(Records supplied Opens)
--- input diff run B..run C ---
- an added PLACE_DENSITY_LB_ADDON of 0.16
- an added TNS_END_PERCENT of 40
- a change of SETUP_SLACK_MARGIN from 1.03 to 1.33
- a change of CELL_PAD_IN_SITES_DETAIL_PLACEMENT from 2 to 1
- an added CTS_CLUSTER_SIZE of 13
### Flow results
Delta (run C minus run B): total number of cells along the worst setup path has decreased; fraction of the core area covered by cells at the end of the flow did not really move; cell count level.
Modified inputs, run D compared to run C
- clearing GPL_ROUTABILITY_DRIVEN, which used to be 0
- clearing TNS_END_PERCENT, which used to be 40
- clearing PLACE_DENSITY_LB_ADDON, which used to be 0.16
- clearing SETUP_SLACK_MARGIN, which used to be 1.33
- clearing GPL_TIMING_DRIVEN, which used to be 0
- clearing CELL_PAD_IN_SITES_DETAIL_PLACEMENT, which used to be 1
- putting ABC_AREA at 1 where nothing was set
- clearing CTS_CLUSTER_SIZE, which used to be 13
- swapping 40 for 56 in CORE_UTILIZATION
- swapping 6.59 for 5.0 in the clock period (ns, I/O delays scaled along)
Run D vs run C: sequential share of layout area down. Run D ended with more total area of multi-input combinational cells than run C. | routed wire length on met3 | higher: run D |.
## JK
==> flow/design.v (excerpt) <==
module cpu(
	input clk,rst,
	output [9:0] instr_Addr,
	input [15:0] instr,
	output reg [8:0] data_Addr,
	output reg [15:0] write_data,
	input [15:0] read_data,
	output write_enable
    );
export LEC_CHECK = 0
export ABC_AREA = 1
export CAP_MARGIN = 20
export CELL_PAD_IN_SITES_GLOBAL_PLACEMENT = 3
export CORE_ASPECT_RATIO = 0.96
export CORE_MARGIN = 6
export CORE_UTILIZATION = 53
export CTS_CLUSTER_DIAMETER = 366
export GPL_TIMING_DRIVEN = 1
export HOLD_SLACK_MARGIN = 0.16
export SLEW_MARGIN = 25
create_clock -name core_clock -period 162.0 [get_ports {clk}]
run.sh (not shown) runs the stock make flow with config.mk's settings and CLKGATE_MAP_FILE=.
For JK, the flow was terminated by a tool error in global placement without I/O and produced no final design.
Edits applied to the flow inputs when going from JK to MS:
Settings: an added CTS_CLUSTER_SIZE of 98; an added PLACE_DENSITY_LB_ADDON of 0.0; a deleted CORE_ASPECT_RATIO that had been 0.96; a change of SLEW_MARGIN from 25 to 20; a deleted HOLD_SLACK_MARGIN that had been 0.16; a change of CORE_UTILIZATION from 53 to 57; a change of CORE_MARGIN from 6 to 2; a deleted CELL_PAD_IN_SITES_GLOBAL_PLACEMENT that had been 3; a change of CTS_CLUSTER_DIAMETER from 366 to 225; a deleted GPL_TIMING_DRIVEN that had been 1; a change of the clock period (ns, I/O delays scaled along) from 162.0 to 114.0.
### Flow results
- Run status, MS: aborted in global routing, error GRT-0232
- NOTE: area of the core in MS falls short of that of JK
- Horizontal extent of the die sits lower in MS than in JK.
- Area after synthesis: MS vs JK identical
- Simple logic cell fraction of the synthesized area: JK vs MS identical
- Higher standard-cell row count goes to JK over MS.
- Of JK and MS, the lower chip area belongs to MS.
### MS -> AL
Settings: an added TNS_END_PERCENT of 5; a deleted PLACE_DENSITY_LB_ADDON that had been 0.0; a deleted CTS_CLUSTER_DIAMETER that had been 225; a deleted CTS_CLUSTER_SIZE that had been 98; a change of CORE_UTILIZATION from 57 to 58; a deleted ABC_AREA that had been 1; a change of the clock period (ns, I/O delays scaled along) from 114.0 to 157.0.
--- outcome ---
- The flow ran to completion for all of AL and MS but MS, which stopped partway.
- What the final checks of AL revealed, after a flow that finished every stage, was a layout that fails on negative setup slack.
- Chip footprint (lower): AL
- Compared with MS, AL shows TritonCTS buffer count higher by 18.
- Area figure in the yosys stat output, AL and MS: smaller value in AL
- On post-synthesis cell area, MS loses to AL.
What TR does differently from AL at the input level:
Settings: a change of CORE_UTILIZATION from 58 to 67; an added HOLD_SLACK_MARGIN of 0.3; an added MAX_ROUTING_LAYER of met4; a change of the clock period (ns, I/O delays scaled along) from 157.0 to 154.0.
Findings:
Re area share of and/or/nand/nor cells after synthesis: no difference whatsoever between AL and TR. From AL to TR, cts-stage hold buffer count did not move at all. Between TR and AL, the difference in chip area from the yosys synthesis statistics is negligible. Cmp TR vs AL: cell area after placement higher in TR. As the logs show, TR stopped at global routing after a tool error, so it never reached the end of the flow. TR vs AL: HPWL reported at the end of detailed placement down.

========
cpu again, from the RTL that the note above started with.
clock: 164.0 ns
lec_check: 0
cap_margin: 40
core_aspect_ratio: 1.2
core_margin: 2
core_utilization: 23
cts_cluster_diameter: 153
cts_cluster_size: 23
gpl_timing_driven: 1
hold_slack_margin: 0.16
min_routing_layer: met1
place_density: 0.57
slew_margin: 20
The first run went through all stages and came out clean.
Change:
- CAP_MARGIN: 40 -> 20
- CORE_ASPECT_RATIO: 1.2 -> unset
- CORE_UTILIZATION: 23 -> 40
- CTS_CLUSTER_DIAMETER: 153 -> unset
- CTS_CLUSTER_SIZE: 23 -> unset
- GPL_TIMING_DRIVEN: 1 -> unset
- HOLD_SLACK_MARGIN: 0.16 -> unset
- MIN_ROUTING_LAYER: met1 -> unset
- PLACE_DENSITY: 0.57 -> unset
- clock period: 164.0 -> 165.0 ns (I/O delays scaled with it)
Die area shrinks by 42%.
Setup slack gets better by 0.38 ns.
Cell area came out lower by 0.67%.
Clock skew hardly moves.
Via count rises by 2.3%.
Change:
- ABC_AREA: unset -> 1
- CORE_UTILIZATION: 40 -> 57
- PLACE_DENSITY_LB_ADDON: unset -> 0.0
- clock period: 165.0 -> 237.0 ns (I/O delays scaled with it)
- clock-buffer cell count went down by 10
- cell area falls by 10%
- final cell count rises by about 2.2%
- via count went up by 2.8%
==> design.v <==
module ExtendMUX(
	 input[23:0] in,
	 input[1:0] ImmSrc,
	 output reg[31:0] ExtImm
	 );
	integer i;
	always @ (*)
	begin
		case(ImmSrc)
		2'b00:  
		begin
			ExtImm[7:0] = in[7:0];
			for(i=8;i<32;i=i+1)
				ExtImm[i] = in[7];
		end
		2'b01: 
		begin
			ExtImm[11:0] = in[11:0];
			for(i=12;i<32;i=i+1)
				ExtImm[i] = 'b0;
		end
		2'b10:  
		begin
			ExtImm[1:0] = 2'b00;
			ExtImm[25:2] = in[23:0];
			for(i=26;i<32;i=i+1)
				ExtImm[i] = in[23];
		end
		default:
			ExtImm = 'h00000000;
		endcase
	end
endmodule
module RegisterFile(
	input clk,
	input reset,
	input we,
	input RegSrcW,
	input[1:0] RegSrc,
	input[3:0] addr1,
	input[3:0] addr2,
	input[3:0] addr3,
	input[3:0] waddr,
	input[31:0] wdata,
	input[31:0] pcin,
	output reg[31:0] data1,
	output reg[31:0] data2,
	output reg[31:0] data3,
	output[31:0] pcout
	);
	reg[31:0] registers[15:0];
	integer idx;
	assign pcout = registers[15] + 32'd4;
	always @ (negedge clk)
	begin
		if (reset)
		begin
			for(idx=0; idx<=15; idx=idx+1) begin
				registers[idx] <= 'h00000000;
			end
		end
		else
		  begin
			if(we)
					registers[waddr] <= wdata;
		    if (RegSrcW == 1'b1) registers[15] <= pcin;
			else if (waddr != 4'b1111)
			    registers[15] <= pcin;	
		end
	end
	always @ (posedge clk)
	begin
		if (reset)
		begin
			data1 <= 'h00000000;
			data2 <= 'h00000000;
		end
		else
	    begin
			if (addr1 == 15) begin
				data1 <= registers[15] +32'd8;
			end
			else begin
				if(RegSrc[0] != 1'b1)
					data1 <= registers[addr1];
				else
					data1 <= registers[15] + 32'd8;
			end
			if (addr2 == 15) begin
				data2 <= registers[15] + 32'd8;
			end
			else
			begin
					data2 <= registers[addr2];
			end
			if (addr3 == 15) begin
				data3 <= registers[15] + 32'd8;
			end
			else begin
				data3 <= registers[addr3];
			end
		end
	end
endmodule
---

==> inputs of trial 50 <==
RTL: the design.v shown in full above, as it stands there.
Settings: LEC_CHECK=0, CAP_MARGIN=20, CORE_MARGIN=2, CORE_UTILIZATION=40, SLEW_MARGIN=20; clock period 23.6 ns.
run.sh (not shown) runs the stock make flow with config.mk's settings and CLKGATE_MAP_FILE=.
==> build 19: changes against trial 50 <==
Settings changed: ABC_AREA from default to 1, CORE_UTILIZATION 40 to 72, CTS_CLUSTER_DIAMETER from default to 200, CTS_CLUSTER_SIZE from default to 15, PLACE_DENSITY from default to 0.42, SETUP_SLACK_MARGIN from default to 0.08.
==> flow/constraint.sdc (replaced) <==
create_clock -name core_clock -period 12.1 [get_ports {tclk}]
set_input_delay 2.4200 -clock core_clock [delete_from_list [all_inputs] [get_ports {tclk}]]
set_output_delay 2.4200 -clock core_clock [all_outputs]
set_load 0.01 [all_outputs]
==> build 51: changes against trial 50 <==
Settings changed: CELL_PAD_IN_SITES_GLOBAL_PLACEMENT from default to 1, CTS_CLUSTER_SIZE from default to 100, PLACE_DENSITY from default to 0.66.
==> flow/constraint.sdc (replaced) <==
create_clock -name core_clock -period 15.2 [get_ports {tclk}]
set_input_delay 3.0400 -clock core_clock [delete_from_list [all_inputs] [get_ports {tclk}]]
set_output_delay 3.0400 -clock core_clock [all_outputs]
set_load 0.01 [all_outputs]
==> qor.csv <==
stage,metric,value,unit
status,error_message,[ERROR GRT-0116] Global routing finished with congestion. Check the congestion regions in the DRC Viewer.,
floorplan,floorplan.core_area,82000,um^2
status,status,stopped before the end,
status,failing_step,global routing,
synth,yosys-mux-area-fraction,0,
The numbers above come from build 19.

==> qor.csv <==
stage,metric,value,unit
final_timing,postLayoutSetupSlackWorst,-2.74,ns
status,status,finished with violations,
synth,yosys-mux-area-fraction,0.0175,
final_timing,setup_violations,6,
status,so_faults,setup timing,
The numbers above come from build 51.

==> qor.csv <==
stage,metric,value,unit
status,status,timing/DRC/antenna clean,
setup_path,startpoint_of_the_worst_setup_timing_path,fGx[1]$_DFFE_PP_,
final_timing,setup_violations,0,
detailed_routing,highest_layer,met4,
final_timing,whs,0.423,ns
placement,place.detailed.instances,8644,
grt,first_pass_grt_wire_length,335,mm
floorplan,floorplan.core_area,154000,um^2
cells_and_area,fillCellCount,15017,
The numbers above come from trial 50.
(Records supplied Closes)
(Exercise) Copy exactly the line that contains "final_timing,whs,0.423,ns" and every line after it through the end of the entries, with nothing added.

(Answer to the problem)
final_timing,whs,0.423,ns
placement,place.detailed.instances,8644,
grt,first_pass_grt_wire_length,335,mm
floorplan,floorplan.core_area,154000,um^2
cells_and_area,fillCellCount,15017,
The numbers above come from trial 50.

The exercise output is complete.